The manufacturer does not know what this change in the shape parameter means, and the numbers alone don't tell the story. 

But if we go in Minitab to Graph > Probability Distribution Plot, select the "View Probability" option, and enter the information about these distributions, the impact of the change will be revealed.

Here's the original process, with the shape of 7:

And here is the plot for the new process, with a shape of 10: 

The probability distribution plots make it easy to see that the shape change increases the number of acceptable beams from 91.4% to 99.5%, an 8.1% improvement. What's more, the right tail appears to be much thicker in the second graph, which indicates the new process creates many more unusually strong units. Hmmm...maybe the new process could ultimately lead to a premium line of products.

Communicating Results

Suppose a chain of department stores is considering a new program to reduce discrepancies between an item’s tagged price and the amount is charged at the register. Ideally, the system would eliminate any discrepancies, but a ± 0.5% difference is considered acceptable. However, implementing the program will be extremely expensive, so the company runs a pilot test in a single store. 

In the pilot study, the mean improvement is small, and so is the standard deviation. When the company's board looks at the numbers, they don't see the benefits of approving the program, given its cost. 

communicate results data

The store's quality specialist thinks the numbers aren't telling the story, and decides to show the board the pilot test data in a probability distribution plot instead: 

By overlaying the before and after distributions, the specialist makes it very easy to see that price differences using the new system are clustered much closer to zero, and most are in the ± 0.5% acceptable range. Now the board can see the impact of adopting the new system. 

Comparing Distributions

An electronics manufacturer counts the number of printed circuit boards that are completed per hour. The sample data is best described by a Poisson distribution with a mean of 3.2. However, the company's test lab prefers to use an analysis that requires a normal distribution and wants to know if it is appropriate.

The manufacturer can easily compare the known distribution with a normal distribution using the probability distribution plot. If the normal distribution does not approximate the Poisson distribution, then the lab's test results will be invalid.

As the graph indicates, the normal distribution—and the analyses that require it—won’t be a good fit for data that follow a Poisson distribution with a mean of 3.2.

Creating Probability Distribution Plots in Minitab

It's easy to use Minitab to create plots to visualize and to compare distributions and even to scrutinize an area of interest.

Let's say a market researcher wants to interview customers with satisfaction scores between 115 and 135. Minitab’s Individual Distribution Identification feature shows that these scores are normally distributed with a mean of 100 and a standard deviation of 15. However, the analyst can’t visualize where his subjects fall within the range of scores or their proportion of the entire distribution.

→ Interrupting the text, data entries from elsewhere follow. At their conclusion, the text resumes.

Context: an optimization exercise on an open-source flow, tuned for small area and a short achievable clock period. The choices shown serve that exercise and are no tape-out recipe. The RTL was checked by simulation tests, not by an equivalence proof against the original design. Power is estimated from default activity; no workload was simulated.

== run A ==
==> flow/design.v (excerpt) <==
module lab4(Dout, Din, clk, reset);
output  [17:0]  Dout;
input   [7:0]   Din;
input           clk, reset;
reg [7:0] r0, r1, r2, r3, r4, r5, r6, r7, r8, r9, r10;
reg [16:0] s;
wire nrst;
invm u_nrst (.a(reset), .y(nrst));
wire pas1, pac2;
ha upas1 (.a(r1[0]), .b(r7[0]), .s(pas1), .co(pac2));
wire pas3, pac4;
fa upas3 (.a(r1[1]), .b(r7[1]), .c(pac2), .s(pas3), .co(pac4));
wire pas5, pac6;
fa upas5 (.a(r1[2]), .b(r7[2]), .c(pac4), .s(pas5), .co(pac6));
wire pas7, pac8;
fa upas7 (.a(r1[3]), .b(r7[3]), .c(pac6), .s(pas7), .co(pac8));
wire pas9, pac10;
fa upas9 (.a(r1[4]), .b(r7[4]), .c(pac8), .s(pas9), .co(pac10));
wire pas11, pac12;
fa upas11 (.a(r1[5]), .b(r7[5]), .c(pac10), .s(pas11), .co(pac12));
wire pas13, pac14;
fa upas13 (.a(r1[6]), .b(r7[6]), .c(pac12), .s(pas13), .co(pac14));
wire pas15, pac16;
fa upas15 (.a(r1[7]), .b(r7[7]), .c(pac14), .s(pas15), .co(pac16));
wire pbs17, pbc18;
xnor2m upbs17 (.a(r2[0]), .b(r6[0]), .y(pbs17));
or2m upbc18 (.a(r2[0]), .b(r6[0]), .y(pbc18));
wire pbs19, pbc20;
fa upbs19 (.a(r2[1]), .b(r6[1]), .c(pbc18), .s(pbs19), .co(pbc20));
wire pbs21, pbc22;
fa upbs21 (.a(r2[2]), .b(r6[2]), .c(pbc20), .s(pbs21), .co(pbc22));
wire pbs23, pbc24;
fa upbs23 (.a(r2[3]), .b(r6[3]), .c(pbc22), .s(pbs23), .co(pbc24));
wire pbs25, pbc26;
fa upbs25 (.a(r2[4]), .b(r6[4]), .c(pbc24), .s(pbs25), .co(pbc26));
wire pbs27, pbc28;
fa upbs27 (.a(r2[5]), .b(r6[5]), .c(pbc26), .s(pbs27), .co(pbc28));
wire pbs29, pbc30;
  ...
For scale: about 540 cells after synthesis, roughly 110 flip-flops, about 28 I/O pins, about 7000 um2 of cells after synthesis.
Settings: LEC_CHECK=0, CAP_MARGIN=20, CORE_MARGIN=2, CORE_UTILIZATION=40, CTS_BUF_LIST=sky130_fd_sc_hd__clkbuf_8, GPL_ROUTABILITY_DRIVEN=0, PLACE_DENSITY=0.75, SLEW_MARGIN=20, SYNTH_HIERARCHICAL=1, SYNTH_MINIMUM_KEEP_SIZE=0; clock period 13.0 ns.
standard.sh (not shown) runs the stock make flow with config.mk's settings and CLKGATE_MAP_FILE= SYNTH_SCRIPT=/design/flow/synth_recipe.tcl, a recipe that flattens the netlist after the stock synthesis.
==> flow/flow/run.sh <==
#!/bin/bash
# The standard layout (standard.sh) with these changes to its settings:
#  - the port buffers are plain buffers (BUF) instead of the delay-cell
#    footprint-mates that buffer_ports picks by default;
#  - repair_timing aims for a setup slack margin of MARGIN ns;
#  - clock tree synthesis inserts no dummy loads.
# Everything else (synthesis, floorplan, power grid, placement, routing) is
# the standard flow's.  The make output goes to standard.log; ORFS keeps each
# step's log under orfs/logs.
set -euo pipefail
MARGIN=5
BUF=sky130_fd_sc_hd__buf_4
export BUFFER_PORTS_ARGS="-buffer_cell $BUF"
export CTS_ARGS="-sink_clustering_enable -repair_clock_nets -buf_list sky130_fd_sc_hd__clkbuf_8 -dont_use_dummy_load"
sed -e "s/\"\${@:-finish}\"/SETUP_SLACK_MARGIN=$MARGIN \"\${@:-finish}\"/" standard.sh > standard_margin.sh
grep -q "SETUP_SLACK_MARGIN=$MARGIN" standard_margin.sh
bash standard_margin.sh > standard.log 2>&1
Run A did not stop at any stage, and its layout met the timing, design-rule and antenna checks.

Choose Graph > Probability Distribution Plot > View Probability.
Click OK.

dialog box

From Distribution, choose Normal.
In Mean, type 100.
In Standard deviation, type 15.
Click on the "Shaded Area" tab. 

distribution plot dialog box 2

In Define Shaded Area By, choose X Value.
Click Middle.
In X value 1, type 115.
In X value 2, type 135.
Click OK.

Minitab creates the following plot: 

distribution plot

About 15% of sampled customers had scores in the region of interest (115-135). This is not a very large percentage, so the researcher may face challenges in finding qualified subjects.

Using Probability Distribution Plots

Just like your camera when it assembles 1s and 0s into pictures, probability distribution plots let you see the deeper meaning of the numbers that describe your distributions. You can use these graphs to highlight the impact of changing distributions and parameter values, to show where target values fall in a distribution, and to view the proportions that are associated with shaded areas. These simple plots also clearly and easily communicate these advanced concepts to a non-statistical audience that might be confused by hard-to-understand concepts and numbers.